А посылал полковник за женой в Одессу своего адъютанта. Ну, не с пустыми же руками посылать, отправил с ним машину барахла. Вот погуляли, рассказывал потом адъютант. Она – сама по себе. А для него – все девушки Одессы.
Однажды полковник взял меня с собой в этой роли: адъютант заболел. Почему на меня выбор пал, не знаю, но ехали мы в Софию на какое-то высокое армейское совещание. Машина «мерседес-бенц», передние сиденья отделены толстыми раздвигающимися стеклами. Я сзади сижу. Проехали километров сто. Полковник, не поворачивая головы на тугой шее: «Откуда родом, лейтенант?» – «Из Воронежа, товарищ полковник». Вот такая содержательная беседа состоялась между нами за сто двадцать или сто шестьдесят, не помню точно, километров пути.

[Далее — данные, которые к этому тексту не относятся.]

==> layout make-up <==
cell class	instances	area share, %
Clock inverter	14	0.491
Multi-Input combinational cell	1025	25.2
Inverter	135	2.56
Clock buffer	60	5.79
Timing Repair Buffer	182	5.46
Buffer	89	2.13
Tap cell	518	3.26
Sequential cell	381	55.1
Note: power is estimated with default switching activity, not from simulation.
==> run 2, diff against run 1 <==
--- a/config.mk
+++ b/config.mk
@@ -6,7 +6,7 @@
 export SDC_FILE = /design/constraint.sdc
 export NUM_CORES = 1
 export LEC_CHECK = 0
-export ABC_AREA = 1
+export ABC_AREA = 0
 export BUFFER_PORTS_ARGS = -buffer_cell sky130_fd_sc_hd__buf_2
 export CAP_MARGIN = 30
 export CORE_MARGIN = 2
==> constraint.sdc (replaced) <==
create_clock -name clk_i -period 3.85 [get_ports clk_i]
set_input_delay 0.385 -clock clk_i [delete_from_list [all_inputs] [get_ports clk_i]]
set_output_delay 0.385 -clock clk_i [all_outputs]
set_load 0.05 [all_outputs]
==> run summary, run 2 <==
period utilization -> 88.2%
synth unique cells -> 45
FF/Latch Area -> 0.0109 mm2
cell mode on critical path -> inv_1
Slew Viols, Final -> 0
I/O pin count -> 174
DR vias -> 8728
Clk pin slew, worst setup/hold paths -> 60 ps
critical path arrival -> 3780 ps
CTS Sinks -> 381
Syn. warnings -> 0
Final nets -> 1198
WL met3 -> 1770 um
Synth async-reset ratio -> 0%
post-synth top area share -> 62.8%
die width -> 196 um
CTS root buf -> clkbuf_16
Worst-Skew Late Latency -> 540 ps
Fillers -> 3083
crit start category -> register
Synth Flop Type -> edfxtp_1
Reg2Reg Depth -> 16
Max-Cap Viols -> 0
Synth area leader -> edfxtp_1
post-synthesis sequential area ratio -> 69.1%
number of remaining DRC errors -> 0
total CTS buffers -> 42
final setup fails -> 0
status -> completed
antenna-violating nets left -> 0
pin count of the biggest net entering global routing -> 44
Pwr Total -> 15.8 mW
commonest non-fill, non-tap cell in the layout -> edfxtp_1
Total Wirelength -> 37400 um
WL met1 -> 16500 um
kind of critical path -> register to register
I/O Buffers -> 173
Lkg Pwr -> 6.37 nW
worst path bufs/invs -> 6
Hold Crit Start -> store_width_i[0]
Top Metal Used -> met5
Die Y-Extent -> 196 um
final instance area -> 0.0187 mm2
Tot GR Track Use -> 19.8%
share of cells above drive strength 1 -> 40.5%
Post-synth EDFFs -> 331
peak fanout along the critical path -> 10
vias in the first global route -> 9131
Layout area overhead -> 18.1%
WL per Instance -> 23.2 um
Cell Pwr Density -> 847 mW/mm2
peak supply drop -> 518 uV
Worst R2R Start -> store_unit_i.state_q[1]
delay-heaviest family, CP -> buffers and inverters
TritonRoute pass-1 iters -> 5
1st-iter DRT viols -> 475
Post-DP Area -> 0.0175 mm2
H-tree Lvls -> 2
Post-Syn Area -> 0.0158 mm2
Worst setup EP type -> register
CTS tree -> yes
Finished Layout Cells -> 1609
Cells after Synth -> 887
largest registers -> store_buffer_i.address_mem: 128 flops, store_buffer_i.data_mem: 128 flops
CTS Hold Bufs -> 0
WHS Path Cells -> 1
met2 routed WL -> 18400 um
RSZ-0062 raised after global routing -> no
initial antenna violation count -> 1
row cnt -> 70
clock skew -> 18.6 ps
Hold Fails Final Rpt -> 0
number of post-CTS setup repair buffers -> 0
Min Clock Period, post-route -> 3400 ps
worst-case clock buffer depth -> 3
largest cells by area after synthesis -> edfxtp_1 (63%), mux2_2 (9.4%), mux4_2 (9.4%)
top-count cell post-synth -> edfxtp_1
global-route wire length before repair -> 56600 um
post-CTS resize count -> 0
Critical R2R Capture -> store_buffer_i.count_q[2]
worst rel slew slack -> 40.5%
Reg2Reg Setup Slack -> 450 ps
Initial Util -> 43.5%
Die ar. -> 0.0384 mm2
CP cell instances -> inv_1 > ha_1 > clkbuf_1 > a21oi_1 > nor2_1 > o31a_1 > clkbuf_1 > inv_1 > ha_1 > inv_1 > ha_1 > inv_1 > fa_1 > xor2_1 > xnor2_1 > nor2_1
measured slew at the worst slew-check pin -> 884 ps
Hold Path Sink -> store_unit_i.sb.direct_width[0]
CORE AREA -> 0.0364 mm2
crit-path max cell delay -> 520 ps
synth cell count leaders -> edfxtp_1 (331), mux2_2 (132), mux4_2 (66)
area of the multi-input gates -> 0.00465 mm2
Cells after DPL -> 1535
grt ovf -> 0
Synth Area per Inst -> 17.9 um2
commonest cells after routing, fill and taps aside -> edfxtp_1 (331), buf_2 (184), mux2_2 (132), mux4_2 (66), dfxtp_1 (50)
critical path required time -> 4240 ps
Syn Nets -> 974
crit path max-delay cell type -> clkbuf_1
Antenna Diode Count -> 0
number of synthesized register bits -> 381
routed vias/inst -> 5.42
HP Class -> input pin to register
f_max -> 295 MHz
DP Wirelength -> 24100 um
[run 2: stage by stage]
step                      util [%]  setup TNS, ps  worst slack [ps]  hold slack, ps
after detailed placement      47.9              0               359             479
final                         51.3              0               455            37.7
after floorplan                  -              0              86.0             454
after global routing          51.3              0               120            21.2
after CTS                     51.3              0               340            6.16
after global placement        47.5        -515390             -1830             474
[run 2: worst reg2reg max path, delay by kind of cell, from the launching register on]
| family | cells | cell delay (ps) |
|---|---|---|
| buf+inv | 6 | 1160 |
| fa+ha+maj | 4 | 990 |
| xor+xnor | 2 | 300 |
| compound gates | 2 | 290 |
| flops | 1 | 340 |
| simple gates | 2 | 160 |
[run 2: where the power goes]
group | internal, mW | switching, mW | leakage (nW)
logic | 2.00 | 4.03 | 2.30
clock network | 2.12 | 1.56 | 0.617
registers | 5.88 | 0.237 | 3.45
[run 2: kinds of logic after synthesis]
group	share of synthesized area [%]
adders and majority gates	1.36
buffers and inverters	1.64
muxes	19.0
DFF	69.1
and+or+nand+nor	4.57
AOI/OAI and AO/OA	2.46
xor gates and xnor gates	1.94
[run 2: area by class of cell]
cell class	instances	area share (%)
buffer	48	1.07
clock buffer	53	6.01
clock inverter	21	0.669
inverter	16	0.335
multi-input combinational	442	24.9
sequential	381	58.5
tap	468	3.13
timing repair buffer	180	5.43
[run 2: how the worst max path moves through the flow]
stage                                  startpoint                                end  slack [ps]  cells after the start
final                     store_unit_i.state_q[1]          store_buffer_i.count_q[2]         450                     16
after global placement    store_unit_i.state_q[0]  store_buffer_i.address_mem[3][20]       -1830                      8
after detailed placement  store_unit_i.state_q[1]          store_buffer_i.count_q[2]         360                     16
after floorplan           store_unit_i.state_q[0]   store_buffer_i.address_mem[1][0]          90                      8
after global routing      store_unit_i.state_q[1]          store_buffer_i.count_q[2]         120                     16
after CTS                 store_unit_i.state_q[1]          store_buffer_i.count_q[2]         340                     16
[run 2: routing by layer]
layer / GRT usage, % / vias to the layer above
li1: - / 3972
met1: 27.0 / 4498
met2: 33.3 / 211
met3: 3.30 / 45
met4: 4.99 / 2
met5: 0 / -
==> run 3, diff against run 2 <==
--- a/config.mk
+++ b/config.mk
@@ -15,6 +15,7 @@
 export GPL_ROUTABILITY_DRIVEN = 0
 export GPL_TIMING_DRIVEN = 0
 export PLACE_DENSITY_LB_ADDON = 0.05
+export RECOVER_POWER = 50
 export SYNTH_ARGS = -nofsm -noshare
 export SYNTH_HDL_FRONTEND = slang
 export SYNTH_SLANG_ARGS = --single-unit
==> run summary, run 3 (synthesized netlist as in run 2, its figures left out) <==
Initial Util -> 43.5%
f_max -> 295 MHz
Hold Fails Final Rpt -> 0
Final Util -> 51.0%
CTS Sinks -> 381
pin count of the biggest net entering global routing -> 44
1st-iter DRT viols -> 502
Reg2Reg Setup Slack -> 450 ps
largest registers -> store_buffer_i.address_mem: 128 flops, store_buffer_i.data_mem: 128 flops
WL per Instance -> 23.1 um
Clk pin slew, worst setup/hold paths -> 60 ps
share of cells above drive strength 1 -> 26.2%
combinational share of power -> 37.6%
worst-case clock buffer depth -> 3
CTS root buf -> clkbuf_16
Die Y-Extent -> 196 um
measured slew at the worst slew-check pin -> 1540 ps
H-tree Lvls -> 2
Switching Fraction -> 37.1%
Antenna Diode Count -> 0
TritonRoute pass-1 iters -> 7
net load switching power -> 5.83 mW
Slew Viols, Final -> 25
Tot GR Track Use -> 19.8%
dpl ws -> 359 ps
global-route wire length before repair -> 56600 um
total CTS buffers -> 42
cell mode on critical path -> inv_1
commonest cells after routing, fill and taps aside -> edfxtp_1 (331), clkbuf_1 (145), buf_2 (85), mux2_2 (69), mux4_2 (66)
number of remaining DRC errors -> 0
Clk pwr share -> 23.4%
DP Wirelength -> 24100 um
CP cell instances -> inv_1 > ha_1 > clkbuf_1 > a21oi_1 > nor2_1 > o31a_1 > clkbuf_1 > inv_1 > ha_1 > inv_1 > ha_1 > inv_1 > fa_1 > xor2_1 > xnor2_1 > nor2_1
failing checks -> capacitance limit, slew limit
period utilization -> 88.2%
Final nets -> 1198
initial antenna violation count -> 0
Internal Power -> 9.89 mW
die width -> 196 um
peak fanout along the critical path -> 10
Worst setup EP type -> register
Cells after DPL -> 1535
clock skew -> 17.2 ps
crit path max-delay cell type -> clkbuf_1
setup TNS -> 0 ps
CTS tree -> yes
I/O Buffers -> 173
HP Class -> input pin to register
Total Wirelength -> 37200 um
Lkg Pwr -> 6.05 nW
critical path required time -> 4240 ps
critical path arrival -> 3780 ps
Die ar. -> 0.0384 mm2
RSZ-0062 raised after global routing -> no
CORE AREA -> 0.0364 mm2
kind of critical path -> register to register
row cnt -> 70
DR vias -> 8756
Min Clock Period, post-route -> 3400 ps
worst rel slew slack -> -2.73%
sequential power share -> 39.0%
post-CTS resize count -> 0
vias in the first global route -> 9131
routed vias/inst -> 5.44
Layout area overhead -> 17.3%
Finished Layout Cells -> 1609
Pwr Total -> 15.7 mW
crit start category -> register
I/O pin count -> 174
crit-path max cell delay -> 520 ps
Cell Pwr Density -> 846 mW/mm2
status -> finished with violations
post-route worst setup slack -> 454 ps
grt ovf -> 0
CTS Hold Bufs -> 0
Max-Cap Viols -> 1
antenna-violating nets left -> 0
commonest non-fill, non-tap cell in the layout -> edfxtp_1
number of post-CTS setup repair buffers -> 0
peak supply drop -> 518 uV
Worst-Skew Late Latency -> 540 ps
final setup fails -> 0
$ cat src/design/csr_write_arbiter.sv
module csr_write_arbiter (
    input  logic                          trap_req,
    input  logic                          ertn_req,
    input  logic                          wr_req,
    input  logic [5:0]                    t_ecode,
    input  logic [8:0]                    t_esubcode,
    input  logic [31:0]                   t_era,
    input  logic [31:0]                   t_badv,
    input  logic [csr_pkg::CSR_NUM_W-1:0] wr_num,
    input  logic [31:0]                   wr_data,
    output csr_pkg::upd_kind_e            upd_kind,
    output logic [csr_pkg::CSR_NUM_W-1:0] upd_num,
    output logic [31:0]                   upd_data,
    output logic [5:0]                    upd_ecode,
    output logic [8:0]                    upd_esubcode,
    output logic [31:0]                   upd_era,
    output logic [31:0]                   upd_badv
);

    always_comb
    begin
        upd_kind     = csr_pkg::UPD_NONE;
        upd_num      = '0;
        upd_data     = '0;
        upd_ecode    = '0;
        upd_esubcode = '0;
        upd_era      = '0;
        upd_badv     = '0;
        // trap beats ertn beats csr write
        if (trap_req)
        begin
            upd_kind     = csr_pkg::UPD_TRAP;
            upd_ecode    = t_ecode;
            upd_esubcode = t_esubcode;
            upd_era      = t_era;
            upd_badv     = t_badv;
        end
        else if (ertn_req)
        begin
            upd_kind = csr_pkg::UPD_ERTN;
        end
        else if (wr_req)
        begin
            upd_kind = csr_pkg::UPD_WRITE;
            upd_num  = wr_num;
            upd_data = wr_data;
        end
    end

endmodule
===== config.mk =====
export PLATFORM = sky130hd
export DESIGN_NAME = ci_r4_top
export DESIGN_NICKNAME = d
export VERILOG_FILES = /design/src/logic/ci_pkg.sv /design/src/logic/ci_counter.sv /design/src/logic/ci_center_filter.sv /design/src/logic/ci_accum.sv /design/src/logic/ci_mean_div.sv /design/src/logic/ci_threshold.sv /design/src/logic/ci_ctrl.sv /design/src/logic/ci_r4_top.sv
export VERILOG_INCLUDE_DIRS = /design/src /design/src/logic
export SDC_FILE = /design/constraint.sdc
export NUM_CORES = 1
export LEC_CHECK = 0
export BUFFER_PORTS_ARGS = -buffer_cell sky130_fd_sc_hd__buf_2
export CORE_MARGIN = 2
export CORE_UTILIZATION = 25
export DETAILED_ROUTE_END_ITERATION = 12
export PLACE_DENSITY_LB_ADDON = 0.25
export REMOVE_ABC_BUFFERS = 1
export SYNTH_ARGS = -nofsm -noshare
export SYNTH_HDL_FRONTEND = slang
export SYNTH_SLANG_ARGS = --single-unit

===== constraint.sdc =====
create_clock -name clk -period 5.5 [get_ports clk]
set_input_delay 1.1 -clock clk [delete_from_list [all_inputs] [get_ports clk]]
set_output_delay 1.1 -clock clk [all_outputs]
set_load 0.01 [all_outputs]

===== src/logic/ci_defines.svh =====
`ifndef CI_DEFINES_SVH
`define CI_DEFINES_SVH

// image size with one window per pixel position
`define CI_COLS 11
`define CI_ROWS 11

`define CI_WIN_COUNT (`CI_COLS * `CI_ROWS)  // windows in each pass

`define CI_PIX_W 8   // pixel and centre value
`define CI_SUM_W 15  // covers 121 * 255
`define CI_CNT_W 7   // window index and divider remainder

`endif


===== src/logic/ci_pkg.sv =====
`include "ci_defines.svh"

package ci_pkg;

    typedef logic [`CI_PIX_W-1:0] pix_t;
    typedef logic [`CI_SUM_W-1:0] sum_t;
    typedef logic [`CI_CNT_W-1:0] cnt_t;

    // frame sequencing
    typedef enum logic [1:0] {
        IDLE,
        ACCUM,
        DIVIDE,
        CLASSIFY
    } ci_state_t;

endpackage


===== src/logic/ci_counter.sv =====
`timescale 1ns/10ps

`include "ci_defines.svh"

module ci_counter (
    input  logic clk,
    input  logic rst,
    input  logic clr_i,
    input  logic en_i,
    output logic last_o
);

    ci_pkg::cnt_t cnt;

    assign last_o = (cnt == ci_pkg::cnt_t'(`CI_WIN_COUNT - 1));

    always_ff @(posedge clk) begin
        if (rst || clr_i) begin
            cnt <= '0;
        end else if (en_i) begin
            if (last_o)
                cnt <= '0;  // wrap so the next pass starts clean
            else
                cnt <= cnt + 1'b1;
        end
    end

endmodule
## config.mk

```make
export PLATFORM = sky130hd
export DESIGN_NAME = awg_top
export DESIGN_NICKNAME = d
export VERILOG_FILES = /design/src/hdl/awg_pkg.sv /design/src/hdl/awg_burst_sequencer.sv /design/src/hdl/awg_dma_loader.sv /design/src/hdl/awg_output_stage.sv /design/src/hdl/awg_top.sv /design/src/hdl/awg_wave_buffer.sv
export VERILOG_INCLUDE_DIRS = /design/src /design/src/hdl
export SDC_FILE = /design/constraint.sdc
export NUM_CORES = 1
export LEC_CHECK = 0
export ABC_AREA = 0
export BUFFER_PORTS_ARGS = -buffer_cell sky130_fd_sc_hd__buf_2
export CAP_MARGIN = 40
export CORE_AREA = 2 2 280 282
export DETAILED_ROUTE_END_ITERATION = 16
export DIE_AREA = 0 0 282 284
export PLACE_DENSITY = 0.75
export SLEW_MARGIN = 20
export SYNTH_ARGS = -nofsm -noshare
export SYNTH_HDL_FRONTEND = slang
export SYNTH_SLANG_ARGS = --single-unit
export TNS_END_PERCENT = 50
```

## constraint.sdc

```tcl
create_clock -name dma_clk -period 3.05 [get_ports dma_clk]
set_input_delay 0.1525 -clock dma_clk [delete_from_list [all_inputs] [get_ports dma_clk]]
set_output_delay 0.1525 -clock dma_clk [all_outputs]
set_load 0.1 [all_outputs]
```

## src/hdl/awg_config.svh

```systemverilog
`ifndef AWG_CONFIG_SVH
`define AWG_CONFIG_SVH

// width of one waveform sample, one stream word carries one sample
`define AWG_SAMPLE_W 16

// sample buffer depth
// keep it a power of two, the address width is derived from it
`define AWG_DEPTH 64

// width of the programmed burst count
`define AWG_BURST_W 8

`endif

```

## src/hdl/awg_pkg.sv

```systemverilog
`include "awg_config.svh"

package awg_pkg;

  // one waveform sample
  typedef logic [`AWG_SAMPLE_W-1:0] sample_t;

  // sample buffer address
  typedef logic [$clog2(`AWG_DEPTH)-1:0] addr_t;

  // waveform length 1..AWG_DEPTH, needs one bit above the address
  typedef logic [$clog2(`AWG_DEPTH):0] depth_t;

  // number of back to back bursts per start
  typedef logic [`AWG_BURST_W-1:0] burst_t;

  // trigger mode: 0 none, 1 every burst, 2 first burst only, 3 none
  typedef logic [1:0] trig_mode_t;

  // burst sequencer states
  typedef enum logic {IDLE, PLAY} awg_state_e;

endpackage

```

## src/hdl/awg_burst_sequencer.sv

```systemverilog
module awg_burst_sequencer
  import awg_pkg::*;
(
  input  logic   dma_clk,
  input  logic   rst_n_i,
  input  logic   cfg_valid_i,
  input  burst_t cfg_bursts_i,
  input  depth_t depth_i,
  input  logic   start_i,
  input  logic   stop_i,
  output logic   rd_en_o,
  output addr_t  rd_addr_o,
  output logic   first_burst_o,
  output logic   burst_start_o,
  output logic   last_o
);

  awg_state_e state_q;
  addr_t      addr_q;
  burst_t     burst_cnt_q;
  burst_t     bursts_q;
  logic       issue;
  logic       addr_end;
  logic       burst_end;
  logic       first_burst_q;
  logic       burst_start_q;
  logic       last_q;

  // one read per cycle for as long as we are playing
  assign issue     = (state_q == PLAY);
  assign rd_en_o   = issue;
  assign rd_addr_o = addr_q;

  // wrap point of the address and final pass of the burst loop
  assign addr_end  = ({1'b0, addr_q} == depth_i - 1'b1);
  assign burst_end = (burst_cnt_q == bursts_q - 1'b1);

  always_ff @(posedge dma_clk) begin
    if (!rst_n_i) begin
      state_q     <= IDLE;
      addr_q      <= '0;
      burst_cnt_q <= '0;
      bursts_q    <= '0;
    end else begin
      if (cfg_valid_i) begin
        bursts_q <= cfg_bursts_i;
      end
      case (state_q)
        IDLE: begin
          // zero bursts means nothing to play
          if (start_i && bursts_q != '0) begin
            state_q     <= PLAY;
            addr_q      <= '0;
            burst_cnt_q <= '0;
          end
        end
        PLAY: begin
          // start is ignored here, stop ends address issue right away
          if (stop_i) begin
            state_q <= IDLE;
          end else if (addr_end) begin
            addr_q <= '0;
            if (burst_end) begin
              state_q <= IDLE;
            end else begin
              burst_cnt_q <= burst_cnt_q + 1'b1;
            end
          end else begin
            addr_q <= addr_q + 1'b1;
          end
        end
        default: state_q <= IDLE;
      endcase
    end
  end

  // tags delayed by one cycle to line up with the buffer read data
  always_ff @(posedge dma_clk) begin
    if (!rst_n_i) begin
      first_burst_q <= 1'b0;
      burst_start_q <= 1'b0;
      last_q        <= 1'b0;
    end else begin
      first_burst_q <= issue && burst_cnt_q == '0;
      burst_start_q <= issue && addr_q == '0;
      // an aborted run never reports done
      last_q        <= issue && addr_end && burst_end && !stop_i;
    end
  end

  assign first_burst_o = first_burst_q;
  assign burst_start_o = burst_start_q;
  assign last_o        = last_q;

endmodule

```

## src/hdl/awg_dma_loader.sv

```systemverilog
module awg_dma_loader
  import awg_pkg::*;
(
  input  logic    dma_clk,
  input  logic    rst_n_i,
  input  logic    cfg_valid_i,
  input  depth_t  cfg_depth_i,
  input  logic    wr_valid_i,
  input  sample_t wr_data_i,
  input  logic    wr_last_i,
  output logic    buf_we_o,
  output addr_t   buf_waddr_o,
  output sample_t buf_wdata_o,
  output depth_t  depth_o,
  output logic    xfer_error_o
);

  // full buffer, the depth register comes out of reset with this
  localparam depth_t depth_max = depth_t'(2 ** $bits(addr_t));

  depth_t depth_q;
  addr_t  idx_q;
  logic   discard_q;
  logic   err_q;
  logic   at_end;

  // current word is the configured final word of the waveform
  assign at_end = ({1'b0, idx_q} == depth_q - 1'b1);

  // words are dropped while waiting for the last flag of a bad transfer
  assign buf_we_o    = wr_valid_i & ~discard_q;
  assign buf_waddr_o = idx_q;
  assign buf_wdata_o = wr_data_i;

  assign depth_o      = depth_q;
  assign xfer_error_o = err_q;

  always_ff @(posedge dma_clk) begin
    if (!rst_n_i) begin
      depth_q   <= depth_max;
      idx_q     <= '0;
      discard_q <= 1'b0;
      err_q     <= 1'b0;
    end else begin
      // error is a single cycle strobe
      err_q <= 1'b0;
      if (cfg_valid_i) begin
        depth_q <= cfg_depth_i;
      end
      if (wr_valid_i) begin
        if (discard_q) begin
          // resync on the next last flag, index already back at 0
          if (wr_last_i) begin
            discard_q <= 1'b0;
          end
        end else if (wr_last_i) begin
          // end of transfer, early last is flagged
          idx_q <= '0;
          err_q <= ~at_end;
        end else if (at_end) begin
          // last flag missing on the final word
          idx_q     <= '0;
          discard_q <= 1'b1;
          err_q     <= 1'b1;
        end else begin
          idx_q <= idx_q + 1'b1;
        end
      end
    end
  end

endmodule

```

## src/hdl/awg_output_stage.sv

```systemverilog
module awg_output_stage
  import awg_pkg::*;
(
  input  logic       dma_clk,
  input  logic       rst_n_i,
  input  logic       cfg_valid_i,
  input  trig_mode_t cfg_trig_mode_i,
  input  logic       rd_valid_i,
  input  sample_t    rd_data_i,
  input  logic       first_burst_i,
  input  logic       burst_start_i,
  input  logic       last_i,
  output logic       sample_valid_o,
  output sample_t    sample_o,
  output logic       trigger_o,
  output logic       done_o
);

  trig_mode_t mode_q;
  logic       trig_next;

  // mode 1 fires on every burst start, mode 2 on the first burst only
  always_comb begin
    case (mode_q)
      2'd1:    trig_next = rd_valid_i & burst_start_i;
      2'd2:    trig_next = rd_valid_i & burst_start_i & first_burst_i;
      default: trig_next = 1'b0;
    endcase
  end

  always_ff @(posedge dma_clk) begin
    if (!rst_n_i) begin
      mode_q         <= '0;
      sample_valid_o <= 1'b0;
      sample_o       <= '0;
      trigger_o      <= 1'b0;
      done_o         <= 1'b0;
    end else begin
      if (cfg_valid_i) begin
        mode_q <= cfg_trig_mode_i;
      end
      // sample, valid, trigger and done leave on the same edge
      sample_valid_o <= rd_valid_i;
      if (rd_valid_i) begin
        sample_o <= rd_data_i;
      end
      trigger_o <= trig_next;
      done_o    <= rd_valid_i & last_i;
    end
  end

endmodule

```

## src/hdl/awg_top.sv

```systemverilog
module awg_top
  import awg_pkg::*;
(
  input  logic       dma_clk,
  input  logic       rst_n_i,
  input  logic       cfg_valid_i,
  input  depth_t     cfg_depth_i,
  input  burst_t     cfg_bursts_i,
  input  trig_mode_t cfg_trig_mode_i,
  input  logic       wr_valid_i,
  input  sample_t    wr_data_i,
  input  logic       wr_last_i,
  input  logic       start_i,
  input  logic       stop_i,
  output logic       xfer_error_o,
  output logic       sample_valid_o,
  output sample_t    sample_o,
  output logic       trigger_o,
  output logic       done_o
);

  // loader write port into the buffer
  logic    buf_we;
  addr_t   buf_waddr;
  sample_t buf_wdata;
  depth_t  depth;

  // sequencer read port and tags
  logic    rd_en;
  addr_t   rd_addr;
  sample_t rd_data;
  logic    rd_valid;
  logic    rd_first_burst;
  logic    rd_burst_start;
  logic    rd_last;

  // each block latches its own field on cfg_valid_i
  awg_dma_loader u_loader (
    .dma_clk      (dma_clk),
    .rst_n_i      (rst_n_i),
    .cfg_valid_i  (cfg_valid_i),
    .cfg_depth_i  (cfg_depth_i),
    .wr_valid_i   (wr_valid_i),
    .wr_data_i    (wr_data_i),
    .wr_last_i    (wr_last_i),
    .buf_we_o     (buf_we),
    .buf_waddr_o  (buf_waddr),
    .buf_wdata_o  (buf_wdata),
    .depth_o      (depth),
    .xfer_error_o (xfer_error_o)
  );

  awg_wave_buffer u_buffer (
    .dma_clk     (dma_clk),
    .buf_we_i    (buf_we),
    .buf_waddr_i (buf_waddr),
    .buf_wdata_i (buf_wdata),
    .rd_en_i     (rd_en),
    .rd_addr_i   (rd_addr),
    .rd_data_o   (rd_data),
    .rd_valid_o  (rd_valid)
  );

  awg_burst_sequencer u_sequencer (
    .dma_clk       (dma_clk),
    .rst_n_i       (rst_n_i),
    .cfg_valid_i   (cfg_valid_i),
    .cfg_bursts_i  (cfg_bursts_i),
    .depth_i       (depth),
    .start_i       (start_i),
    .stop_i        (stop_i),
    .rd_en_o       (rd_en),
    .rd_addr_o     (rd_addr),
    .first_burst_o (rd_first_burst),
    .burst_start_o (rd_burst_start),
    .last_o        (rd_last)
  );

  awg_output_stage u_output (
    .dma_clk         (dma_clk),
    .rst_n_i         (rst_n_i),
    .cfg_valid_i     (cfg_valid_i),
    .cfg_trig_mode_i (cfg_trig_mode_i),
    .rd_valid_i      (rd_valid),
    .rd_data_i       (rd_data),
    .first_burst_i   (rd_first_burst),
    .burst_start_i   (rd_burst_start),
    .last_i          (rd_last),
    .sample_valid_o  (sample_valid_o),
    .sample_o        (sample_o),
    .trigger_o       (trigger_o),
    .done_o          (done_o)
  );

endmodule

```

## src/hdl/awg_wave_buffer.sv

```systemverilog
module awg_wave_buffer
  import awg_pkg::*;
(
  input  logic    dma_clk,
  input  logic    buf_we_i,
  input  addr_t   buf_waddr_i,
  input  sample_t buf_wdata_i,
  input  logic    rd_en_i,
  input  addr_t   rd_addr_i,
  output sample_t rd_data_o,
  output logic    rd_valid_o
);

  // one entry per address, so AWG_DEPTH samples
  sample_t mem [2 ** $bits(addr_t)];
  sample_t rd_data_q;
  logic    rd_valid_q;

  always_ff @(posedge dma_clk) begin
    if (buf_we_i) begin
      mem[buf_waddr_i] <= buf_wdata_i;
    end
    // registered read, data follows rd_en by one cycle
    if (rd_en_i) begin
      rd_data_q <= mem[rd_addr_i];
    end
    rd_valid_q <= rd_en_i;
  end

  assign rd_data_o  = rd_data_q;
  assign rd_valid_o = rd_valid_q;

endmodule
```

А уже начали присылать к нам призывников 27-го года рождения. Мы уходили в горы, ставили стереотрубу, и разведчик глядел в оба, не едет ли, не идет ли начальство. А тем временем приносили на плащ-палатке виноград: ешьте, ребята. Такие они были изголодавшиеся за войну, отъедятся по крайней мере. А учить их буду уже не я, служить в армии после войны я не собирался, мой путь – домой. Но вполне он мог оборваться здесь: меня чуть не застрелил мой товарищ Леня Лесов. Об этом – следующий рассказ. Когда он был напечатан в журнале, пришло письмо от Лени, письмо из небытия. Первое письмо через четыре с лишним десятилетия после войны. «Мне показалось, – писал он из Мариуполя, – ты этим рассказом вызываешь меня на связь. Как бывало на фронте по телефону».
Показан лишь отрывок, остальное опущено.